Required action
Look through the entries below and count every line in which "standard" appears; reply with the number only.

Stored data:
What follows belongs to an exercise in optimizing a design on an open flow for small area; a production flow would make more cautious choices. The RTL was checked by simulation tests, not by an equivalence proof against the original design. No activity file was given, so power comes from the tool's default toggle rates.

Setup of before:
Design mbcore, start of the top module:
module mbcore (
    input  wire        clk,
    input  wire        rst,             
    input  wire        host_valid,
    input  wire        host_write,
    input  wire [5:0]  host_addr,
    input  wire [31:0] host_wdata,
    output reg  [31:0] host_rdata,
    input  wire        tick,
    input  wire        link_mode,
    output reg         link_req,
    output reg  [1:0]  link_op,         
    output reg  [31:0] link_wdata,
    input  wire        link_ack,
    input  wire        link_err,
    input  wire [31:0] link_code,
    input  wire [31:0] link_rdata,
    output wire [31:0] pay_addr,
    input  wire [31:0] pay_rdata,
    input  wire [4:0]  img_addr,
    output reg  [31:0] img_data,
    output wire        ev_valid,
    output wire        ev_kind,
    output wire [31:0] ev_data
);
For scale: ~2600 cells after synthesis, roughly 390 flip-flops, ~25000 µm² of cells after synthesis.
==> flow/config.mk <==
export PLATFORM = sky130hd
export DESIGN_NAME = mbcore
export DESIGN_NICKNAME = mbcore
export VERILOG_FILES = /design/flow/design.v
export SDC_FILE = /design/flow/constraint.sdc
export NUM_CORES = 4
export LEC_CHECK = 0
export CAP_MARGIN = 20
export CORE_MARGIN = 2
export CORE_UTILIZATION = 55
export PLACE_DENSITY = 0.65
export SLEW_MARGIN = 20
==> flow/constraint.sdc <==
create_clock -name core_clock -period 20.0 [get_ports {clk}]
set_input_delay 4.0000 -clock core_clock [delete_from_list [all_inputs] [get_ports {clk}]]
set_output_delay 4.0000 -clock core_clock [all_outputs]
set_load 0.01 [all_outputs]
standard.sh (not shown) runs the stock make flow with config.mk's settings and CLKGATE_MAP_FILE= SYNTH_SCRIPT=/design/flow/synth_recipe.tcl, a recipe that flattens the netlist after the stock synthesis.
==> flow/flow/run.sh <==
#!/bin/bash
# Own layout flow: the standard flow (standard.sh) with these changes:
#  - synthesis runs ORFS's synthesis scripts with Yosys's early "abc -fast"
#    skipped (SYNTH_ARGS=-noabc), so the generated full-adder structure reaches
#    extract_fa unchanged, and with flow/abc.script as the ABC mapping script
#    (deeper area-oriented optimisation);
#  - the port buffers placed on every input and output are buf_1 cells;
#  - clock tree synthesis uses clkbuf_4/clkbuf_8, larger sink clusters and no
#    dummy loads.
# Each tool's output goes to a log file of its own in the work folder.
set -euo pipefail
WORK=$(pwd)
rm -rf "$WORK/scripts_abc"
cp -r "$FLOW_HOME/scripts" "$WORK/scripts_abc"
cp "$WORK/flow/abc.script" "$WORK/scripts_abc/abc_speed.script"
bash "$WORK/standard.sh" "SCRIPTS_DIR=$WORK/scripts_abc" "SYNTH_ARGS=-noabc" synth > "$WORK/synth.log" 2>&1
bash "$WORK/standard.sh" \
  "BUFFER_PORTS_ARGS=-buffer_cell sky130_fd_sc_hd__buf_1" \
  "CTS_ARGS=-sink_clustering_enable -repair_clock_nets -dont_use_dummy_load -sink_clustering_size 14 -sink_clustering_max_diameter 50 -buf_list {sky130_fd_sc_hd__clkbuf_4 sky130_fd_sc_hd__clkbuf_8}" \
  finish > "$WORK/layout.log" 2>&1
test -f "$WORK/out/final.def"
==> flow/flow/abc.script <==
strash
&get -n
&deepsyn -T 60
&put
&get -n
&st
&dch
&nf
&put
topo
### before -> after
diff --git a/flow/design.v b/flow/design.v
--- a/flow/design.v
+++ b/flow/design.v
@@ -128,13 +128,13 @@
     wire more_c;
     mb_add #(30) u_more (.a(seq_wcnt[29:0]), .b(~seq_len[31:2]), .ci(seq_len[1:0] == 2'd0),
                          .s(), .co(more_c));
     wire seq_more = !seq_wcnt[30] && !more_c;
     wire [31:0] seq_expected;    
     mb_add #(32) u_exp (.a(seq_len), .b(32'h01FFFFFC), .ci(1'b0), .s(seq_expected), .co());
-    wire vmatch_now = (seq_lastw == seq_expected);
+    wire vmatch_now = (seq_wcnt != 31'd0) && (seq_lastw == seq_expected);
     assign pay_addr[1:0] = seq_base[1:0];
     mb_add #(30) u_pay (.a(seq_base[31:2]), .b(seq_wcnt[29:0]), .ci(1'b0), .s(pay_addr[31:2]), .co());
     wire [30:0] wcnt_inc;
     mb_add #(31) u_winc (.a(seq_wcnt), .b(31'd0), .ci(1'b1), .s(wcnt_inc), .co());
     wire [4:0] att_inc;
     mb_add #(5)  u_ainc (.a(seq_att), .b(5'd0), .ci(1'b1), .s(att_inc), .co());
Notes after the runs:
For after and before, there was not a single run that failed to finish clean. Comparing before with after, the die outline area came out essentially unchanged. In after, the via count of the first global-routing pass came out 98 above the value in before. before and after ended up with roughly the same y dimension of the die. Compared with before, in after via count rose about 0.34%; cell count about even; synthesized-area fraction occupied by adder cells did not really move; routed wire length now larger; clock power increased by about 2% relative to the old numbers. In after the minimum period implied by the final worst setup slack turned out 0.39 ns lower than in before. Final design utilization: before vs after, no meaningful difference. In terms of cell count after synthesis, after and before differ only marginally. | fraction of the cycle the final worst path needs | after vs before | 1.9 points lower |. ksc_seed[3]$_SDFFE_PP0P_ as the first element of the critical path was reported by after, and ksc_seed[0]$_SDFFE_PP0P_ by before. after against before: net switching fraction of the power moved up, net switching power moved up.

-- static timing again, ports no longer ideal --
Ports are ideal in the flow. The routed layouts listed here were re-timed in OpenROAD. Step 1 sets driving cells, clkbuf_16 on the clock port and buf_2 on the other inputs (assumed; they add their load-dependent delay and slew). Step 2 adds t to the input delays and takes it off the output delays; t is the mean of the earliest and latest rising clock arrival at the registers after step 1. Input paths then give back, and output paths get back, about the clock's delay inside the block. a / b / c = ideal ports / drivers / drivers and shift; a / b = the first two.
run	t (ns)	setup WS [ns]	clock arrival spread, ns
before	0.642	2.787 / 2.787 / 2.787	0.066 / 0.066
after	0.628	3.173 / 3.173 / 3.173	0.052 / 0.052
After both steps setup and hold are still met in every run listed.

Solution for this task
4